Öyleyse, Neden Hayal Edebileceğiniz En Yüksek, En Saf ve En Parlak Işık Siz Olmayasınız? – Michael ve Yüksek Benlikler Konseyleri
LightSevgili Dostlarım, bu mesaj çok önemli. Bana sorduğunuz soruların çoğunun cevabı burada, onun için lütfen her kelimesini dikkatle okuyun ve gerekiyorsa tekrar tekrar geri dönün.. Bu çeviriyi yaptığı için Mor Alev Dostuna ve özellikle iyi anlaşılması için eklediği notlara çok teşekkürler. Ron Head tarafından iletilen mesajın orijinali için buraya tıklayın.

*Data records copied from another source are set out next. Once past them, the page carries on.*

File: config.mk
export PLATFORM = sky130hd
export DESIGN_NAME = branch_resolve_unit
export DESIGN_NICKNAME = d
export VERILOG_FILES = /design/src/rtl/branch_resolve_unit.sv
export SDC_FILE = /design/constraint.sdc
export NUM_CORES = 1
export LEC_CHECK = 0
export ABC_AREA = 1
export ABC_CLOCK_PERIOD_IN_PS = 6100
export CAP_MARGIN = 20
export CORE_MARGIN = 1.5
export CORE_UTILIZATION = 60
export DETAILED_ROUTE_END_ITERATION = 16
export PLACE_DENSITY = 0.88
export SYNTH_ARGS = -nofsm -noshare
export SYNTH_HDL_FRONTEND = slang
export SYNTH_SLANG_ARGS = --single-unit
File: constraint.sdc
create_clock -name clk -period 6.1 [get_ports clk]
set_clock_uncertainty 0.2 [all_clocks]
set_input_delay 1.22 -clock clk [delete_from_list [all_inputs] [get_ports clk]]
set_output_delay 1.22 -clock clk [all_outputs]
set_load 0.01 [all_outputs]
<file path="config.mk">
export PLATFORM = sky130hd
export DESIGN_NAME = combined_mem_master_flat
export DESIGN_NICKNAME = d
export VERILOG_FILES = /design/src/rtl/combined_mem_pkg.sv /design/src/rtl/combined_mem_master_if.sv /design/src/rtl/combined_mem_master_addr_check.sv /design/src/rtl/combined_mem_master.sv /design/src/flat_wrapper.sv
export SDC_FILE = /design/constraint.sdc
export NUM_CORES = 1
export LEC_CHECK = 0
export ABC_CLOCK_PERIOD_IN_PS = 6650
export CAP_MARGIN = 10
export CORE_ASPECT_RATIO = 0.7
export CORE_MARGIN = 4
export CORE_UTILIZATION = 40
export DETAILED_ROUTE_END_ITERATION = 7
export PLACE_DENSITY_LB_ADDON = 0.1
export SYNTH_ARGS = -nofsm -noshare
export SYNTH_HDL_FRONTEND = slang
export SYNTH_HIERARCHICAL = 1
export SYNTH_SLANG_ARGS = --single-unit
</file>
<file path="constraint.sdc">
create_clock -name clk -period 6.65 [get_ports clk]
set_clock_uncertainty 0.2 [all_clocks]
set_input_delay 0.665 -clock clk [delete_from_list [all_inputs] [get_ports clk]]
set_output_delay 0.665 -clock clk [all_outputs]
set_load 0.01 [all_outputs]
</file>
<file path="src/rtl/combined_mem_pkg.sv">
// Shared types and constants for the combined instruction/data memory master.
// Holds the FSM state enum, fault codes, default memory size and the
// latched request payload.
// Optional build macro COMBINED_MEM_STORE_READBACK_EN adds the VERIFY state.
package combined_mem_pkg;

  localparam int unsigned ADDR_W            = 32;
  localparam int unsigned DATA_W            = 32;
  localparam int unsigned FAULT_W           = 2;
  localparam int unsigned WORD_SHIFT        = 2;
  localparam int unsigned MEM_WORDS_DEFAULT = 64;

  typedef logic [FAULT_W-1:0] fault_t;

  localparam fault_t FAULT_OK       = 2'b00;
  localparam fault_t FAULT_MISALIGN = 2'b01;
  localparam fault_t FAULT_RANGE    = 2'b10;
  localparam fault_t FAULT_READBACK = 2'b11;

  typedef enum logic [2:0] {
    ST_IDLE,
    ST_FETCH,
    ST_DATA,
    ST_RESP
`ifdef COMBINED_MEM_STORE_READBACK_EN
    ,
    ST_VERIFY
`endif
  } state_e;

  // Request fields captured at the handshake.
  typedef struct packed {
    logic [ADDR_W-1:0] pc;
    logic              has_data;
    logic              write;
    logic [ADDR_W-1:0] daddr;
    logic [DATA_W-1:0] wdata;
  } req_t;

endpackage

</file>
<file path="src/rtl/combined_mem_master_if.sv">
// Bus bundle between CPU datapath, memory master and combinedMemory.
// master: the memory master (takes req_*, drives rsp_* and mem_* strobes).
// slave : the surrounding CPU datapath and memory.
interface combined_mem_master_if;
  import combined_mem_pkg::*;

  logic              req_valid;
  logic              req_ready;
  logic [ADDR_W-1:0] req_pc;
  logic              req_has_data;
  logic              req_write;
  logic [ADDR_W-1:0] req_daddr;
  logic [DATA_W-1:0] req_wdata;

  logic              rsp_valid;
  logic [DATA_W-1:0] rsp_instr;
  logic [DATA_W-1:0] rsp_rdata;
  fault_t            rsp_fault;

  logic [ADDR_W-1:0] mem_addr;
  logic [DATA_W-1:0] mem_writeData;
  logic              mem_writeEnable;
  logic [DATA_W-1:0] mem_read;

  modport master (
    input  req_valid, req_pc, req_has_data, req_write, req_daddr, req_wdata,
    input  mem_read,
    output req_ready, rsp_valid, rsp_instr, rsp_rdata, rsp_fault,
    output mem_addr, mem_writeData, mem_writeEnable
  );

  modport slave (
    output req_valid, req_pc, req_has_data, req_write, req_daddr, req_wdata,
    output mem_read,
    input  req_ready, rsp_valid, rsp_instr, rsp_rdata, rsp_fault,
    input  mem_addr, mem_writeData, mem_writeEnable
  );

endinterface

</file>
<file path="src/rtl/combined_mem_master_addr_check.sv">
// mem_addr_check: combinational address fault classifier.
// Ports: addr_i (byte address), mem_words_i (backed words),
//        fault_o (OK / MISALIGN / RANGE, misalignment takes priority).
module mem_addr_check
  import combined_mem_pkg::*;
(
  input  logic [ADDR_W-1:0] addr_i,
  input  logic [ADDR_W-1:0] mem_words_i,
  output fault_t            fault_o
);

  localparam int unsigned LIM_W = ADDR_W + WORD_SHIFT;

  // Byte limit kept wide so large word counts cannot wrap.
  logic [LIM_W-1:0] limit;
  assign limit = {mem_words_i, {WORD_SHIFT{1'b0}}};

  always_comb begin
    fault_o = FAULT_OK;
    if (addr_i[WORD_SHIFT-1:0] != '0) begin
      fault_o = FAULT_MISALIGN;
    end else if (LIM_W'(addr_i) >= limit) begin
      fault_o = FAULT_RANGE;
    end
  end

endmodule

</file>
<file path="src/rtl/combined_mem_master.sv">
// combined_mem_master: serialises an instruction fetch plus an optional load
// or store onto the single combined memory port and returns instruction,
// load data and a fault code.
// Ports: clk, reset (async, active-high), bus (combined_mem_master_if.master:
//        req_* handshake in, rsp_* response out, mem_* memory port).
// Macro COMBINED_MEM_STORE_READBACK_EN: re-reads each store in a VERIFY
// state and reports FAULT_READBACK on mismatch.
module combined_mem_master
  import combined_mem_pkg::*;
#(
  parameter int unsigned MEM_WORDS     = MEM_WORDS_DEFAULT,
  parameter int unsigned RESET_PC_WORD = 0
) (
  input  logic                  clk,
  input  logic                  reset,
  combined_mem_master_if.master bus
);

  localparam logic [ADDR_W-1:0] IDLE_ADDR = ADDR_W'(RESET_PC_WORD) << WORD_SHIFT;

  state_e            state_q, state_d;
  req_t              req_q;
  logic [DATA_W-1:0] instr_q, instr_d;
  logic [DATA_W-1:0] rdata_q, rdata_d;
  fault_t            fault_q, fault_d;

  logic              rsp_valid_q;
  logic [DATA_W-1:0] rsp_instr_q;
  logic [DATA_W-1:0] rsp_rdata_q;
  fault_t            rsp_fault_q;

  logic [ADDR_W-1:0] mem_addr_c;
  logic [DATA_W-1:0] mem_wdata_c;
  logic              mem_we_c;

  fault_t            pc_fault;
  fault_t            d_fault;

  mem_addr_check u_pc_check (
    .addr_i      (req_q.pc),
    .mem_words_i (ADDR_W'(MEM_WORDS)),
    .fault_o     (pc_fault)
  );

  mem_addr_check u_daddr_check (
    .addr_i      (req_q.daddr),
    .mem_words_i (ADDR_W'(MEM_WORDS)),
    .fault_o     (d_fault)
  );

  // Next state, working results and memory port decode.
  always_comb begin
    state_d     = state_q;
    instr_d     = instr_q;
    rdata_d     = rdata_q;
    fault_d     = fault_q;
    mem_addr_c  = IDLE_ADDR;
    mem_wdata_c = '0;
    mem_we_c    = 1'b0;

    case (state_q)
      ST_IDLE: begin
        if (bus.req_valid) begin
          instr_d = '0;
          rdata_d = '0;
          fault_d = FAULT_OK;
          state_d = ST_FETCH;
        end
      end

      ST_FETCH: begin
        mem_addr_c = req_q.pc;
        if (pc_fault != FAULT_OK) begin
          fault_d = pc_fault;
          instr_d = '0;
          state_d = ST_RESP;
        end else begin
          instr_d = bus.mem_read;
          state_d = req_q.has_data ? ST_DATA : ST_RESP;
        end
      end

      ST_DATA: begin
        mem_addr_c = req_q.daddr;
        if (d_fault != FAULT_OK) begin
          fault_d = d_fault;
          rdata_d = '0;
          state_d = ST_RESP;
        end else if (req_q.write) begin
          mem_wdata_c = req_q.wdata;
          mem_we_c    = 1'b1;
          rdata_d     = '0;
`ifdef COMBINED_MEM_STORE_READBACK_EN
          state_d     = ST_VERIFY;
`else
          state_d     = ST_RESP;
`endif
        end else begin
          rdata_d = bus.mem_read;
          state_d = ST_RESP;
        end
      end

`ifdef COMBINED_MEM_STORE_READBACK_EN
      ST_VERIFY: begin
        mem_addr_c = req_q.daddr;
        if (bus.mem_read != req_q.wdata) begin
          fault_d = FAULT_READBACK;
        end
        state_d = ST_RESP;
      end
`endif

      ST_RESP: begin
        state_d = ST_IDLE;
      end

      default: begin
        state_d = ST_IDLE;
      end
    endcase
  end

  // State, request latch and response registers.
  always_ff @(posedge clk or posedge reset) begin
    if (reset) begin
      state_q     <= ST_IDLE;
      req_q       <= '0;
      instr_q     <= '0;
      rdata_q     <= '0;
      fault_q     <= FAULT_OK;
      rsp_valid_q <= 1'b0;
      rsp_instr_q <= '0;
      rsp_rdata_q <= '0;
      rsp_fault_q <= FAULT_OK;
    end else begin
      state_q <= state_d;
      instr_q <= instr_d;
      rdata_q <= rdata_d;
      fault_q <= fault_d;
      if (state_q == ST_IDLE && bus.req_valid) begin
        req_q.pc       <= bus.req_pc;
        req_q.has_data <= bus.req_has_data;
        req_q.write    <= bus.req_write & bus.req_has_data;
        req_q.daddr    <= bus.req_daddr;
        req_q.wdata    <= bus.req_wdata;
      end
      // Response fields only move when a response is issued.
      rsp_valid_q <= (state_d == ST_RESP);
      if (state_d == ST_RESP) begin
        rsp_instr_q <= instr_d;
        rsp_rdata_q <= rdata_d;
        rsp_fault_q <= fault_d;
      end
    end
  end

  assign bus.req_ready       = (state_q == ST_IDLE);
  assign bus.rsp_valid       = rsp_valid_q;
  assign bus.rsp_instr       = rsp_instr_q;
  assign bus.rsp_rdata       = rsp_rdata_q;
  assign bus.rsp_fault       = rsp_fault_q;
  assign bus.mem_addr        = mem_addr_c;
  assign bus.mem_writeData   = mem_wdata_c;
  assign bus.mem_writeEnable = mem_we_c;

endmodule

</file>
<file path="src/flat_wrapper.sv">
// flat-port wrapper written by rule: the top's interface ports become plain ports
module combined_mem_master_flat import combined_mem_pkg::*;
#(
  parameter int unsigned MEM_WORDS     = MEM_WORDS_DEFAULT,
  parameter int unsigned RESET_PC_WORD = 0
)
  (clk, reset, bus_req_valid, bus_req_pc, bus_req_has_data, bus_req_write, bus_req_daddr, bus_req_wdata, bus_mem_read, bus_req_ready, bus_rsp_valid, bus_rsp_instr, bus_rsp_rdata, bus_rsp_fault, bus_mem_addr, bus_mem_writeData, bus_mem_writeEnable);
  combined_mem_master_if bus_i ();
  input  logic clk;
  input  logic reset;
  input wire logic [$bits(bus_i.req_valid)-1:0] bus_req_valid;
  input wire logic [$bits(bus_i.req_pc)-1:0] bus_req_pc;
  input wire logic [$bits(bus_i.req_has_data)-1:0] bus_req_has_data;
  input wire logic [$bits(bus_i.req_write)-1:0] bus_req_write;
  input wire logic [$bits(bus_i.req_daddr)-1:0] bus_req_daddr;
  input wire logic [$bits(bus_i.req_wdata)-1:0] bus_req_wdata;
  input wire logic [$bits(bus_i.mem_read)-1:0] bus_mem_read;
  output wire logic [$bits(bus_i.req_ready)-1:0] bus_req_ready;
  output wire logic [$bits(bus_i.rsp_valid)-1:0] bus_rsp_valid;
  output wire logic [$bits(bus_i.rsp_instr)-1:0] bus_rsp_instr;
  output wire logic [$bits(bus_i.rsp_rdata)-1:0] bus_rsp_rdata;
  output wire logic [$bits(bus_i.rsp_fault)-1:0] bus_rsp_fault;
  output wire logic [$bits(bus_i.mem_addr)-1:0] bus_mem_addr;
  output wire logic [$bits(bus_i.mem_writeData)-1:0] bus_mem_writeData;
  output wire logic [$bits(bus_i.mem_writeEnable)-1:0] bus_mem_writeEnable;
  assign bus_i.req_valid = bus_req_valid;
  assign bus_i.req_pc = bus_req_pc;
  assign bus_i.req_has_data = bus_req_has_data;
  assign bus_i.req_write = bus_req_write;
  assign bus_i.req_daddr = bus_req_daddr;
  assign bus_i.req_wdata = bus_req_wdata;
  assign bus_i.mem_read = bus_mem_read;
  assign bus_req_ready = bus_i.req_ready;
  assign bus_rsp_valid = bus_i.rsp_valid;
  assign bus_rsp_instr = bus_i.rsp_instr;
  assign bus_rsp_rdata = bus_i.rsp_rdata;
  assign bus_rsp_fault = bus_i.rsp_fault;
  assign bus_mem_addr = bus_i.mem_addr;
  assign bus_mem_writeData = bus_i.mem_writeData;
  assign bus_mem_writeEnable = bus_i.mem_writeEnable;
  combined_mem_master #(.MEM_WORDS(MEM_WORDS), .RESET_PC_WORD(RESET_PC_WORD)) u_core (.clk(clk), .reset(reset), .bus(bus_i));
endmodule
</file>
==> out/qor.csv, run 1 <==
stage,metric,value,unit
worst_setup_path,Worst setup EP type,primary output,
yosys,Synth Register Bits,234,
final_layout,Util after Layout,0.554,
place,GPL Wtd Cong,0.763,
clock_network,total CTS buffers,24,
clock_network,post-cts sizing count,0,
worst_setup_path,Top delay family on crit path,compound AO/OA/AOI/OAI gates,
worst_setup_path,Reg2Reg Setup Slack,2.54,ns
power_and_ir_drop,Final Power,5710,uW
die,num ports,266,
worst_setup_path,CP cell instances,ha_1 -> a21o_1 -> a221o_1 -> a221o_1 -> o31ai_1 -> a31oi_1 -> or2_2 -> nor3_2 -> buf_4 -> and2_1 -> clkdlybuf4s50_1,
route,Iter 0 DRT Violations,320,
power_and_ir_drop,Switch Pwr,1790,uW
worst_setup_path,"slowest stage delay, CP",0.54,ns
route,Vias,7383,
clock_network,postcts setup bufs,0,
route,Initial DRT Pass Iterations,4,
global_route,global-route wire length before repair,44300,microns
global_route,grt met1 use,0.289,
clock_network,"CTS clk-pin slew, worst paths",0.06,ns
die,Rows,50,
global_route,initial antenna violation count,1,
global_route,routing usage on met2,0.261,
timing,RSZ-0062 raised after global routing,false,
global_route,GRT busiest layer,met1,
yosys,Synth Area per Inst,13.1,sq um
timing,Fin. Hold Viols,0,
timing,TNS Setup,0,ns
hold_path,worst hold path type,flop to flop,
die,die area,29800,sq um
power_and_ir_drop,PD cells,386,nW/um^2
die,core area,26700,sq um
place,# port buffers,265,
route,drt wl/cell,18.4,microns
die,Die H,146,microns
timing,PnR worst setup slack,1.83,ns
hold_path,HP Start,u_core/instr_q[21],
worst_setup_path,critical path type,flop to primary output,
worst_setup_path,cell mode on critical path,a221o_1,
global_route,grt met3 use,0.0459,
yosys,Mapped Cells,828,
worst_setup_path,crit-path max FO,33,
global_route,largest net degree at the start of global routing,185,
worst_setup_path,CP required,5.78,ns
yosys,sequential fraction of the synthesis area,0.541,
worst_setup_path,CP Launch Type,flop,
worst_setup_path,WP data arrival,3.96,ns
clock_network,worst skew pair latency,0.52,ns
power_and_ir_drop,Int Pwr,3920,uW
job,max-cap check violation count,0,
die,Initial Util,0.405,
place,post-place setup slack,2.31,ns
yosys,Cell variety after synth,44,
timing,Fmax,207,MHz
place,Placed Instances,1486,
power_and_ir_drop,switching share of power,0.314,
power_and_ir_drop,Flop pwr share,0.411,
final_layout,layout cell share with drive strength beyond 1,0.184,
final_layout,"commonest non-fill, non-tap cell in the layout",clkdlybuf4s50_1,
clock_network,Post-CTS Hold Fix Bufs,0,
yosys,Mapped Area,10800,sq um
timing,count of final setup violators,0,
clock_network,clk buf depth,3,
global_route,total global-route track usage,0.184,
final_layout,antenna cells,0,
worst_setup_path,Critical Path Source,u_core/req_q[51],
route,post-route ant nets,0,
global_route,vias in the first global route,7690,
timing,worst slew pin tran,1.02,ns
final_layout,layout net count,1341,
final_layout,most frequent cells in the layout,"clkdlybuf4s50_1, dfrtp_1, mux2_2",
route,vias per cell,4.84,
route,Routed WL,28000,microns
timing,Final Critical Period,4.82,ns
power_and_ir_drop,LEAKAGE,0.00660,uW
worst_setup_path,WP buf/inv,2,
power_and_ir_drop,part of the power in combinational logic,0.351,
yosys,cell taking the most area after synthesis,dfrtp_1,
timing,period utilization,0.725,
clock_network,CTS tree,done,
final_layout,Layout area overhead,36.8,%
yosys,top cell type's share of synthesized area,0.541,
timing,"Slew Viols, Final",0,
yosys,YS warnings,6,
timing,max_slew headroom,0.323,
route,drc violations,0,
place,HPWL Detailed,19300,microns
yosys,"top cells by area, synth","dfrtp_1, mux2_2, a22o_1",
power_and_ir_drop,Max IR drop VDD,0.192,mV
clock_network,Num Clock Sinks,234,
final_layout,Non-Filler Instances,1525,
outcome,outcome,"finished, final reports clean",
die,Die Width,205,microns
worst_setup_path,CP max stage cell,clkdlybuf4s50_1,
power_and_ir_drop,Clk pwr share,0.238,
worst_setup_path,Reg2Reg Launch Point,u_core/req_q[89],
global_route,Overflow after GRT,0,
clock_network,CTS Root Cell,clkbuf_16,
clock_network,H-tree Lvls,1,
sequential cells by signal, indices dropped and copies added (netlist names), 2 cells and up:
| signal | flops |
|---|---|
| u_core/bus.rsp_fault | 2 |
| u_core/bus.rsp_instr | 32 |
| u_core/bus.rsp_rdata | 32 |
| u_core/fault_q | 2 |
| u_core/instr_q | 32 |
| u_core/rdata_q | 32 |
| u_core/req_q | 98 |
| u_core/state_q | 3 |
path summary, 6_finish.rpt:
path,to,cells after the start
max,bus_mem_writeData[0],11
min,u_core/instr_q[21],1
max reg2reg,u_core/bus.rsp_instr[11],10
min reg2reg,u_core/instr_q[21],1
max in group asynchronous,u_core/bus.rsp_instr[23],4
min in group asynchronous,u_core/req_q[93],3
area by class of cell:
cell class                      count  area (sq um)
Sequential cell                   234          5860
Clock inverter                      8          92.6
Inverter                           67           255
Clock buffer                       31           688
Multi-Input combinational cell    546          4720
Tap cell                          364           455
Timing Repair Buffer              275          2740
Fill cell                        2271         11900
power by group through the flow:
stage	clock, uW	combinational, uW	sequential (uW)
global placement	0	1990	2370
detailed placement	0	2030	2360
finish	1360	2010	2340
floorplan	0	1180	2310
CTS	1400	2040	2350
global route	1450	2210	2420
synth_stat cells (all sizes together):
cell type    n
a221oi       1
nor3         4
nand2       16
a32o         1
a21oi       17
clkbuf      13
or2          1
conb         2
a22o        96
a211oi       2
nand2b       2
nor4         2
or3b         3
o21ai       13
nor3b        2
nand3        1
o2bb2ai      2
a311oi       2
buf         31
ha          60
dfrtp      234
nor2        13
nor2b        7
or3          3
nand4       10
a221o        4
a21o        12
o31ai        3
mux2       161
and2        35
and4         2
a31oi        4
a2bb2oi      1
a22oi        1
inv         67
stage by stage:
stage	hold slack, ns	area, sq um
6_report	0.294	14800
5_1_grt	0.304	14800
4_1_cts	0.294	14800
3_5_place_dp	0.281	14000
3_3_place_gp	0.273	14000
2_1_floorplan	0.260	11100
layer usage:
layer  vias up  part of all wire
met3        35             0.062
met1      3604              0.51
met2       186              0.41
met5         -           0.00039
met4         2             0.019
li1       3556                 -
kinds of logic after synthesis:
kind of cell | share of synthesized area
AO/OA/AOI/OAI | 0.116
buffers and inverters | 0.0476
flip-flops | 0.541
AND/OR/NAND/NOR | 0.0564
other | 0.000694
adder cells (fa/ha/maj) | 0.0693
multiplexers | 0.169
worst reg2reg max path, delay by kind of cell, from the launching register on:
kind                       cells  cell delay [ns]
AOI/OAI and AO/OA              4             1.55
and+or+nand+nor                4             1.02
muxes                          1             0.52
DFF                            1             0.40
adders and majority gates      1             0.31
(Power assumes the default switching activity.)
==> run 2, diff against run 1 <==
--- a/config.mk
+++ b/config.mk
@@ -5,7 +5,7 @@
 export SDC_FILE = /design/constraint.sdc
 export NUM_CORES = 1
 export LEC_CHECK = 0
-export ABC_CLOCK_PERIOD_IN_PS = 6650
+export ABC_CLOCK_PERIOD_IN_PS = 5000
 export CAP_MARGIN = 10
 export CORE_ASPECT_RATIO = 0.7
 export CORE_MARGIN = 4
==> constraint.sdc (replaced) <==
create_clock -name clk -period 5 [get_ports clk]
set_clock_uncertainty 0.2 [all_clocks]
set_input_delay 0.5 -clock clk [delete_from_list [all_inputs] [get_ports clk]]
set_output_delay 0.5 -clock clk [all_outputs]
set_load 0.01 [all_outputs]
==> run 2 against run 1 <==
Clock-buffer cell count rose by 5. First-iteration DRC count fell by 23%. Non-clock buffer count rose by 4. Register-to-register slack got worse by 1.3 ns. Sequential share of layout area fell by 0.35 points. Via count rose by 0.15%. Core utilization rose by 0.50 points. Die area did not move. Largest cell class unchanged.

Şimdi tekrar, kontrol edebildiğiniz bir enerji olan içinizdeki gücü kullanmanız konusuna geri dönelim. Bu gücü kullanmanın pek çok yolu vardır. Aslında zaten bunu çeşitli şekillerde yapıyorsunuz. Bunlardan bazılarını bilinçli, bazılarını da bilinçsizce gerçekleştiriyorsunuz. Bir şeylere bilinçli olarak yön verdiğinizi algıladıkça, Dünya ile aranızdaki etkileşim tarzınız da gittikçe daha bilinçli bir hal alacaktır. İçinizdeki gücün ve onun çevrenize olan etkisinin farkına vardıkça, şu anki arzularınızı dile getirme, bir şeyleri isteme veya dua edip yalvarma şekliniz, niyet edip gerçekleşmesini bekleme şekline dönüşeceğini, söylemek isteriz. (Mor Alev: Burada beklemek kelimesi kesinlikle taksi beklemek gibi ne olacağını bilmediğiniz bir şeyi değil ama olacağını bildiğiniz bir şeyi kendinizden emin olarak beklemeniz anlamına geliyor.)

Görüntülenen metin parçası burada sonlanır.